Prima di tutto c'è il Torino
Prima di guardare alla corsa scudetto, però, c'è il Torino “la miglior squadra del mondo, visto che è la prossima che affrontiamo”. Amorim chiede la massima concentrazione, ricordando come nella scorsa stagione il Milan abbia fatto bene contro le grandi e perso punti con avversari più abbordabili. A guidare i granata è Ignazio Abate, che conosce bene il Milan e il calcio italiano.

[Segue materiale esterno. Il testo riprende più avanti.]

### src/rtl/bols_pkg.sv
// Package for the bounded ordered list store: opcodes, status codes and the sequencer state type.
// Depends on nothing; the core refers to it by scoped names.
`timescale 1ns / 1ps
`default_nettype none

package bols_pkg;

	// Opcodes of an input beat.
	localparam logic [2:0] OP_INS_FRONT = 3'd0;
	localparam logic [2:0] OP_DUMP      = 3'd1;
	localparam logic [2:0] OP_DEL_FIRST = 3'd2;
	localparam logic [2:0] OP_INS_END   = 3'd3;
	localparam logic [2:0] OP_DEL_LAST  = 3'd4;
	localparam logic [2:0] OP_DEL_POS   = 3'd5;
	localparam logic [2:0] OP_COUNT     = 3'd6;

	// Status codes of a result beat.
	localparam logic [2:0] STAT_OK     = 3'd0;
	localparam logic [2:0] STAT_EMPTY  = 3'd1;
	localparam logic [2:0] STAT_BADPOS = 3'd2;
	localparam logic [2:0] STAT_BOUNDS = 3'd3;
	localparam logic [2:0] STAT_FULL   = 3'd4;

	// Sequencer states.
	typedef enum logic [2:0] {
		ST_IDLE,
		ST_EXEC,
		ST_MV_RD,
		ST_MV_WR,
		ST_DUMP,
		ST_DRAIN
	} state_t;

endpackage

`default_nettype wire

### src/rtl/bounded_ordered_list_store_core.sv
// Bounded ordered list store: a circular buffer in one RAM, run by a small sequencer.
// Depends on bols_pkg for opcodes, status codes and the state type.
//
// Channel   Signals                                   Direction  Handshake
// command   start, opcode, item_value, position       in         start & !busy
// result    result_valid, status, entry_value,        out        result_valid, one cycle,
//           entry_count, last                                    cannot be held off
//
// An accepted command keeps busy high through the execute state, so for insert, delete first,
// delete last and count the result shows in the same cycle as busy falls.
// Delete at position P of N entries moves N-P entries through the single RAM port pair,
// each with a read state (ST_MV_RD) followed by a write state (ST_MV_WR).
// A dump streams one entry per cycle behind the registered RAM read, then passes ST_DRAIN.
// Reset clears the entry count and head pointer; the RAM itself is not cleared.
// The receiver cannot stall: every result is shown for exactly one cycle.
`timescale 1ns / 1ps
`default_nettype none

module bounded_ordered_list_store_core #(
	parameter int CAPACITY = 32
) (
	input  wire logic               clk,
	input  wire logic               arst_n,
	input  wire logic               start,
	output logic                    busy,
	input  wire logic [2:0]         opcode,
	input  wire logic signed [31:0] item_value,
	input  wire logic [5:0]         position,
	output logic                    result_valid,
	output logic [2:0]              status,
	output logic signed [31:0]      entry_value,
	output logic [5:0]              entry_count,
	output logic                    last
);

	localparam int IW = $clog2(CAPACITY);
	localparam int CW = $clog2(CAPACITY + 1);
	localparam int PW = (CW > 6) ? CW : 6;

	// Control and payload registers.
	bols_pkg::state_t state_q, state_d;
	logic [CW-1:0] count_q, count_d;
	logic [IW-1:0] head_q, head_d;
	logic [CW-1:0] j_q, j_d;
	logic [2:0]    op_q;
	logic [31:0]   val_q;
	logic [5:0]    pos_q;
	logic          dmp_v_s1, dmp_v_d;
	logic          dmp_last_s1, dmp_last_d;

	// Memory and its ports.
	logic [31:0]   store_q [CAPACITY];
	logic [31:0]   rd_data_q;
	logic          rd_en, wr_en;
	logic [31:0]   wr_data;

	// Shared address unit.
	logic [CW-1:0] off;
	logic [IW:0]   addr_sum;
	logic [IW:0]   addr_wrap;
	logic [IW-1:0] addr;

	// Result staging.
	logic          res_v;
	logic [2:0]    res_stat;
	logic [31:0]   res_val;
	logic          res_last;
	logic          result_valid_q;
	logic [2:0]    status_q;
	logic [31:0]   entry_value_q;
	logic [5:0]    entry_count_q;
	logic          last_q;

	logic          accept;
	logic [CW-1:0] j_inc;
	logic          full, empty;
	logic [PW-1:0] pos_ext;
	logic [PW-1:0] count_ext;
	logic [PW-1:0] pos_m1;

	assign accept    = start & ~busy;
	assign busy      = (state_q != bols_pkg::ST_IDLE);
	assign j_inc     = j_q + CW'(1);
	assign full      = (count_q == CW'(CAPACITY));
	assign empty     = (count_q == '0);
	assign pos_ext   = PW'(pos_q);
	assign count_ext = PW'(count_q);
	assign pos_m1    = pos_ext - PW'(1);

	// Logical offset to physical RAM index, wrapped once around the buffer.
	always_comb begin
		addr_sum  = {1'b0, head_q} + (IW + 1)'(off);
		addr_wrap = (addr_sum >= (IW + 1)'(CAPACITY)) ? addr_sum - (IW + 1)'(CAPACITY)
			: addr_sum;
		addr      = addr_wrap[IW-1:0];
	end

	// Sequencer: next state, address unit control, RAM strobes and result staging.
	always_comb begin
		state_d    = state_q;
		count_d    = count_q;
		head_d     = head_q;
		j_d        = j_q;
		off        = '0;
		rd_en      = 1'b0;
		wr_en      = 1'b0;
		wr_data    = val_q;
		dmp_v_d    = 1'b0;
		dmp_last_d = 1'b0;
		res_v      = 1'b0;
		res_stat   = bols_pkg::STAT_OK;
		res_val    = '0;
		res_last   = 1'b1;

		case (state_q)
			bols_pkg::ST_IDLE: begin
				if (accept) begin
					state_d = bols_pkg::ST_EXEC;
				end
			end
			bols_pkg::ST_EXEC: begin
				state_d = bols_pkg::ST_IDLE;
				res_v   = 1'b1;
				case (op_q)
					bols_pkg::OP_INS_FRONT: begin
						if (full) begin
							res_stat = bols_pkg::STAT_FULL;
						end else begin
							off     = CW'(CAPACITY - 1);
							wr_en   = 1'b1;
							head_d  = addr;
							count_d = count_q + CW'(1);
						end
					end
					bols_pkg::OP_DUMP: begin
						if (empty) begin
							res_stat = bols_pkg::STAT_EMPTY;
						end else begin
							res_v   = 1'b0;
							j_d     = '0;
							state_d = bols_pkg::ST_DUMP;
						end
					end
					bols_pkg::OP_DEL_FIRST: begin
						if (empty) begin
							res_stat = bols_pkg::STAT_EMPTY;
						end else begin
							off     = CW'(1);
							head_d  = addr;
							count_d = count_q - CW'(1);
						end
					end
					bols_pkg::OP_INS_END: begin
						if (full) begin
							res_stat = bols_pkg::STAT_FULL;
						end else begin
							off     = count_q;
							wr_en   = 1'b1;
							count_d = count_q + CW'(1);
						end
					end
					bols_pkg::OP_DEL_LAST: begin
						if (empty) begin
							res_stat = bols_pkg::STAT_EMPTY;
						end else begin
							count_d = count_q - CW'(1);
						end
					end
					bols_pkg::OP_DEL_POS: begin
						if (empty) begin
							res_stat = bols_pkg::STAT_EMPTY;
						end else if (pos_q == '0) begin
							res_stat = bols_pkg::STAT_BADPOS;
						end else if (pos_ext > count_ext) begin
							res_stat = bols_pkg::STAT_BOUNDS;
						end else begin
							res_v   = 1'b0;
							j_d     = CW'(pos_m1);
							state_d = bols_pkg::ST_MV_RD;
						end
					end
					default: begin
						res_stat = bols_pkg::STAT_OK;
					end
				endcase
			end
			// Close the gap: fetch the entry behind the hole.
			bols_pkg::ST_MV_RD: begin
				if (j_inc < count_q) begin
					off     = j_inc;
					rd_en   = 1'b1;
					state_d = bols_pkg::ST_MV_WR;
				end else begin
					count_d = count_q - CW'(1);
					res_v   = 1'b1;
					state_d = bols_pkg::ST_IDLE;
				end
			end
			// Write the fetched entry one place toward the front.
			bols_pkg::ST_MV_WR: begin
				off     = j_q;
				wr_en   = 1'b1;
				wr_data = rd_data_q;
				j_d     = j_inc;
				state_d = bols_pkg::ST_MV_RD;
			end
			bols_pkg::ST_DUMP: begin
				off        = j_q;
				rd_en      = 1'b1;
				dmp_v_d    = 1'b1;
				dmp_last_d = (j_inc == count_q);
				j_d        = j_inc;
				if (j_inc == count_q) begin
					state_d = bols_pkg::ST_DRAIN;
				end
			end
			bols_pkg::ST_DRAIN: begin
				state_d = bols_pkg::ST_IDLE;
			end
			default: begin
				state_d = bols_pkg::ST_IDLE;
			end
		endcase

		// A dump beat leaves the RAM read register in the cycle after its read.
		if (dmp_v_s1) begin
			res_v    = 1'b1;
			res_stat = bols_pkg::STAT_OK;
			res_val  = rd_data_q;
			res_last = dmp_last_s1;
		end
	end

	// Control registers.
	always_ff @(posedge clk or negedge arst_n) begin
		if (!arst_n) begin
			state_q        <= bols_pkg::ST_IDLE;
			count_q        <= '0;
			head_q         <= '0;
			j_q            <= '0;
			dmp_v_s1       <= 1'b0;
			dmp_last_s1    <= 1'b0;
			result_valid_q <= 1'b0;
		end else begin
			state_q        <= state_d;
			count_q        <= count_d;
			head_q         <= head_d;
			j_q            <= j_d;
			dmp_v_s1       <= dmp_v_d;
			dmp_last_s1    <= dmp_last_d;
			result_valid_q <= res_v;
		end
	end

	// Command capture and result payload.
	always_ff @(posedge clk) begin
		if (accept) begin
			op_q  <= opcode;
			val_q <= item_value;
			pos_q <= position;
		end
		if (res_v) begin
			status_q      <= res_stat;
			entry_value_q <= res_val;
			entry_count_q <= 6'(count_d);
			last_q        <= res_last;
		end
	end

	// Entry RAM: one port addressed by the shared unit, registered read.
	always_ff @(posedge clk) begin
		if (wr_en) begin
			store_q[addr] <= wr_data;
		end
		if (rd_en) begin
			rd_data_q <= store_q[addr];
		end
	end

	assign result_valid = result_valid_q;
	assign status       = status_q;
	assign entry_value  = signed'(entry_value_q);
	assign entry_count  = entry_count_q;
	assign last         = last_q;

	// The list never holds more than its capacity.
	a_count_bound: assert property (@(posedge clk) disable iff (!arst_n)
		count_q <= CW'(CAPACITY))
		else $error("entry count above capacity");

	// The head pointer stays inside the buffer.
	a_head_bound: assert property (@(posedge clk) disable iff (!arst_n)
		head_q <= IW'(CAPACITY - 1))
		else $error("head pointer outside the buffer");

	// A pending dump beat never outlives busy.
	a_dump_drained: assert property (@(posedge clk) disable iff (!arst_n)
		!busy |-> !dmp_v_s1)
		else $error("dump beat pending while idle");

	// Dump beats stream without gaps until the last one.
	a_dump_stream: assert property (@(posedge clk) disable iff (!arst_n)
		(result_valid && !last) |=> result_valid)
		else $error("gap inside a dump stream");

	// An accepted command always occupies the sequencer.
	a_accept_busy: assert property (@(posedge clk) disable iff (!arst_n)
		(start && !busy) |=> busy)
		else $error("command accepted without going busy");

endmodule

`default_nettype wire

Più possesso per dominare le partite
L'obiettivo tecnico è dare presto un'identità precisa ai rossoneri. Amorim vuole un Milan capace di “dominare le partite, perché è nello spirito del club”, portare molti uomini nell'area avversaria e mantenere solidità difensiva. "Più che vedere la vera squadra di Amorim, o le differenze con Allegri, è importante agire da Milan". Il percorso sarà graduale e alcuni giocatori dovranno adattarsi a ruoli diversi.
Una squadra che diventi famiglia
Centrale anche la costruzione del gruppo. Il Milan ha investito molto su giocatori giovani e di qualità, ma per Amorim il talento non basta. La priorità è trasformare la rosa in "una squadra vera e propria, una famiglia", nella quale tutti partecipino alle due fasi e condividano le responsabilità.
Da Moreira a Gabbia e Chukwueze
Tra i singoli, il tecnico vede Moreira soprattutto come esterno offensivo, elogia Cissé e indica Gabbia come uno dei giocatori che “meglio incarnano il senso di appartenenza al Milan, anche nel modo di vestire, di porsi, di comportarsi”. Su Chukwueze sottolinea invece l'importanza della mentalità: pur non essendo un esterno difensivo classico, può adattarsi al ruolo grazie al lavoro collettivo.
Amorim promuove club e proprietà
Amorim promuove infine l'organizzazione trovata a Milanello e il sostegno della proprietà, “che ha fatto tutto quello che doveva, quindi adesso tocca a noi”. Gerry Cardinale, racconta, segue da vicino tutte le componenti del club. A tecnico e giocatori spetta ora il compito di riportare il Milan ai vertici, cominciando dalla trasferta contro il Torino.